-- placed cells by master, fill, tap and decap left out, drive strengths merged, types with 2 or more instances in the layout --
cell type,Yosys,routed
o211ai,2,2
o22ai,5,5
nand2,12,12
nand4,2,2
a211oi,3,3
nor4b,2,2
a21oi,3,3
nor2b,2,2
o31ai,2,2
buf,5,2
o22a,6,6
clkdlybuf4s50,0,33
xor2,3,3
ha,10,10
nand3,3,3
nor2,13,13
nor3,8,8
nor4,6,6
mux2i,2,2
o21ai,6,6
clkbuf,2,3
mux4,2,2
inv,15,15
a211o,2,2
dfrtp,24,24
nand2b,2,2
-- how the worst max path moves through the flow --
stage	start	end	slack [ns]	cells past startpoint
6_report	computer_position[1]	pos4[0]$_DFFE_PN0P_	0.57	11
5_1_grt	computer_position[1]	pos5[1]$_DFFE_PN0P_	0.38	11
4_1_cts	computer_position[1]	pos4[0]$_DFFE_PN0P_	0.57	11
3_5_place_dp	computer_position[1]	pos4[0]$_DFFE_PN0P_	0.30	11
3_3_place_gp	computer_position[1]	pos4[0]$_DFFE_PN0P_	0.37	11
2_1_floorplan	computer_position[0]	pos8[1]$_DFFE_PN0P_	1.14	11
[src/rtl/pipeline_ctrl.sv]
// PC register, per-stage valid bits and stall/bubble/flush generation for an N-stage in-order core,
// including the interrupt drain-and-redirect sequence.
module pipeline_ctrl
    import cpu_pipe_pkg::*;
#(
    parameter int unsigned     XLEN         = 32,
    parameter int unsigned     NUM_STAGES   = 5,
    parameter int unsigned     BRANCH_STAGE = STAGE_EX,
    parameter logic [XLEN-1:0] RESET_PC     = 32'h0000_0000,
    parameter logic [XLEN-1:0] TRAP_VECTOR  = 32'h0000_0100
) (
    input  logic            CLK,
    input  logic            RESET,
    pipeline_ctrl_if.master bus
);

    localparam int unsigned           CW         = $clog2(NUM_STAGES);
    localparam logic [CW-1:0]         CNT_INIT   = CW'(NUM_STAGES - 1);
    localparam logic [CW-1:0]         CNT_ONE    = {{(CW-1){1'b0}}, 1'b1};
    localparam logic [NUM_STAGES-1:0] FRONT_MASK = {NUM_STAGES{1'b1}} >> (NUM_STAGES - BRANCH_STAGE);
    localparam logic [NUM_STAGES-1:0] EX_BIT     = {{(NUM_STAGES-1){1'b0}}, 1'b1} << BRANCH_STAGE;
    localparam logic [XLEN-1:0]       PC_STEP    = {{(XLEN-3){1'b0}}, 3'b100};

    fsm_state_t            state_r;
    logic [CW-1:0]         cnt_r;
    logic [XLEN-1:0]       pc_r;
    logic [XLEN-1:0]       epc_r;
    logic [NUM_STAGES-1:0] sv_r;
    logic                  irq_ack_r;

    logic                  gstall_s;
    logic                  adv_s;
    logic                  fetch_s;
    logic                  lu_raw_s;
    logic                  redirect_s;
    logic                  hold_s;
    logic                  irq_take_s;
    logic                  valid_in_s;
    logic [XLEN-1:0]       target_s;
    logic [NUM_STAGES-1:0] flush_s;
    logic [NUM_STAGES-1:0] shifted_s;
    logic [NUM_STAGES-1:0] sv_next_s;
    logic [XLEN-1:0]       pc_next_s;

    hazard_detect u_hazard (
        .id_rs1       (bus.id_rs1),
        .id_rs2       (bus.id_rs2),
        .id_use_rs1   (bus.id_use_rs1),
        .id_use_rs2   (bus.id_use_rs2),
        .id_valid     (sv_r[BRANCH_STAGE-1]),
        .ex_rd        (bus.ex_rd),
        .ex_is_load   (bus.ex_is_load),
        .ex_reg_write (bus.ex_reg_write),
        .ex_valid     (sv_r[BRANCH_STAGE]),
        .load_use     (lu_raw_s)
    );

    // Per-cycle priority: reset, global stall, redirect, load-use, normal/irq entry
    always_comb begin
        gstall_s   = bus.ins_busy | bus.data_busy;
        adv_s      = !RESET && !gstall_s;
        fetch_s    = !RESET && (state_r != DRAIN);
        redirect_s = adv_s && sv_r[BRANCH_STAGE] && (bus.branch_taken || bus.mret);
        hold_s     = adv_s && lu_raw_s && !redirect_s;
        irq_take_s = adv_s && (state_r == IDLE) && bus.irq && !hold_s;
        // The word fetched this cycle is dropped on a redirect, on irq entry and while trapping
        valid_in_s = fetch_s && (state_r == IDLE) && !redirect_s && !irq_take_s;
        target_s   = bus.mret ? epc_r : bus.branch_target;
        if (redirect_s) begin
            flush_s = FRONT_MASK;
        end else begin
            flush_s = {NUM_STAGES{1'b0}};
        end
    end

    // Next valid vector and next fetch address
    always_comb begin
        shifted_s = {sv_r[NUM_STAGES-2:0] & ~flush_s[NUM_STAGES-2:0], valid_in_s};
        if (hold_s) begin
            sv_next_s = (sv_r & FRONT_MASK) | (shifted_s & ~(FRONT_MASK | EX_BIT));
        end else begin
            sv_next_s = shifted_s;
        end
        if (state_r == REDIRECT) begin
            pc_next_s = TRAP_VECTOR;
        end else if (redirect_s) begin
            pc_next_s = target_s;
        end else if ((state_r == IDLE) && !hold_s && !irq_take_s) begin
            pc_next_s = pc_r + PC_STEP;
        end else begin
            pc_next_s = pc_r;
        end
    end

    // State registers and trap FSM; nothing moves while the caches stall
    always_ff @(posedge CLK) begin
        if (RESET) begin
            state_r   <= IDLE;
            cnt_r     <= {CW{1'b0}};
            pc_r      <= RESET_PC;
            epc_r     <= {XLEN{1'b0}};
            sv_r      <= {NUM_STAGES{1'b0}};
            irq_ack_r <= 1'b0;
        end else if (adv_s) begin
            pc_r      <= pc_next_s;
            sv_r      <= sv_next_s;
            irq_ack_r <= 1'b0;
            case (state_r)
                IDLE: begin
                    if (irq_take_s) begin
                        state_r <= DRAIN;
                        cnt_r   <= CNT_INIT;
                    end else begin
                        state_r <= IDLE;
                    end
                end
                DRAIN: begin
                    if (cnt_r <= CNT_ONE) begin
                        cnt_r   <= {CW{1'b0}};
                        state_r <= REDIRECT;
                    end else begin
                        cnt_r   <= cnt_r - CNT_ONE;
                    end
                end
                REDIRECT: begin
                    epc_r     <= pc_r;
                    irq_ack_r <= 1'b1;
                    state_r   <= IDLE;
                end
                default: begin
                    state_r <= IDLE;
                end
            endcase
        end else begin
            irq_ack_r <= 1'b0;
        end
    end

    assign bus.pc          = pc_r;
    assign bus.ins_read_en = fetch_s;
    assign bus.stage_valid = sv_r;
    assign bus.advance     = adv_s;
    assign bus.hold_front  = hold_s;
    assign bus.bubble_ex   = hold_s;
    assign bus.flush_mask  = flush_s;
    assign bus.epc         = epc_r;
    assign bus.irq_ack     = irq_ack_r;

endmodule

[src/flat_wrapper.sv]
// flat-port wrapper written by rule: the top's interface ports become plain ports
module pipeline_ctrl_flat import cpu_pipe_pkg::*;
#(
    parameter int unsigned     XLEN         = 32,
    parameter int unsigned     NUM_STAGES   = 5,
    parameter int unsigned     BRANCH_STAGE = STAGE_EX,
    parameter logic [XLEN-1:0] RESET_PC     = 32'h0000_0000,
    parameter logic [XLEN-1:0] TRAP_VECTOR  = 32'h0000_0100
)
  (CLK, RESET, bus_ins_busy, bus_data_busy, bus_branch_taken, bus_branch_target, bus_id_rs1, bus_id_rs2, bus_id_use_rs1, bus_id_use_rs2, bus_ex_rd, bus_ex_is_load, bus_ex_reg_write, bus_irq, bus_mret, bus_pc, bus_ins_read_en, bus_stage_valid, bus_advance, bus_hold_front, bus_bubble_ex, bus_flush_mask, bus_epc, bus_irq_ack);
  pipeline_ctrl_if #(.XLEN(XLEN), .NUM_STAGES(NUM_STAGES)) bus_i ();
  input  logic CLK;
  input  logic RESET;
  input wire logic [$bits(bus_i.ins_busy)-1:0] bus_ins_busy;
  input wire logic [$bits(bus_i.data_busy)-1:0] bus_data_busy;
  input wire logic [$bits(bus_i.branch_taken)-1:0] bus_branch_taken;
  input wire logic [$bits(bus_i.branch_target)-1:0] bus_branch_target;
  input wire logic [$bits(bus_i.id_rs1)-1:0] bus_id_rs1;
  input wire logic [$bits(bus_i.id_rs2)-1:0] bus_id_rs2;
  input wire logic [$bits(bus_i.id_use_rs1)-1:0] bus_id_use_rs1;
  input wire logic [$bits(bus_i.id_use_rs2)-1:0] bus_id_use_rs2;
  input wire logic [$bits(bus_i.ex_rd)-1:0] bus_ex_rd;
  input wire logic [$bits(bus_i.ex_is_load)-1:0] bus_ex_is_load;
  input wire logic [$bits(bus_i.ex_reg_write)-1:0] bus_ex_reg_write;
  input wire logic [$bits(bus_i.irq)-1:0] bus_irq;
  input wire logic [$bits(bus_i.mret)-1:0] bus_mret;
  output wire logic [$bits(bus_i.pc)-1:0] bus_pc;
  output wire logic [$bits(bus_i.ins_read_en)-1:0] bus_ins_read_en;
  output wire logic [$bits(bus_i.stage_valid)-1:0] bus_stage_valid;
  output wire logic [$bits(bus_i.advance)-1:0] bus_advance;
  output wire logic [$bits(bus_i.hold_front)-1:0] bus_hold_front;
  output wire logic [$bits(bus_i.bubble_ex)-1:0] bus_bubble_ex;
  output wire logic [$bits(bus_i.flush_mask)-1:0] bus_flush_mask;
  output wire logic [$bits(bus_i.epc)-1:0] bus_epc;
  output wire logic [$bits(bus_i.irq_ack)-1:0] bus_irq_ack;
  assign bus_i.ins_busy = bus_ins_busy;
  assign bus_i.data_busy = bus_data_busy;
  assign bus_i.branch_taken = bus_branch_taken;
  assign bus_i.branch_target = bus_branch_target;
  assign bus_i.id_rs1 = bus_id_rs1;
  assign bus_i.id_rs2 = bus_id_rs2;
  assign bus_i.id_use_rs1 = bus_id_use_rs1;
  assign bus_i.id_use_rs2 = bus_id_use_rs2;
  assign bus_i.ex_rd = bus_ex_rd;
  assign bus_i.ex_is_load = bus_ex_is_load;
  assign bus_i.ex_reg_write = bus_ex_reg_write;
  assign bus_i.irq = bus_irq;
  assign bus_i.mret = bus_mret;
  assign bus_pc = bus_i.pc;
  assign bus_ins_read_en = bus_i.ins_read_en;
  assign bus_stage_valid = bus_i.stage_valid;
  assign bus_advance = bus_i.advance;
  assign bus_hold_front = bus_i.hold_front;
  assign bus_bubble_ex = bus_i.bubble_ex;
  assign bus_flush_mask = bus_i.flush_mask;
  assign bus_epc = bus_i.epc;
  assign bus_irq_ack = bus_i.irq_ack;
  pipeline_ctrl #(.XLEN(XLEN), .NUM_STAGES(NUM_STAGES), .BRANCH_STAGE(BRANCH_STAGE), .RESET_PC(RESET_PC), .TRAP_VECTOR(TRAP_VECTOR)) u_core (.CLK(CLK), .RESET(RESET), .bus(bus_i));
endmodule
###
- Work instruction -
In the material above, find each line that has the string "cells" and return it.

- Your solution -
-- placed cells by master, fill, tap and decap left out, drive strengths merged, types with 2 or more instances in the layout --
stage	start	end	slack [ns]	cells past startpoint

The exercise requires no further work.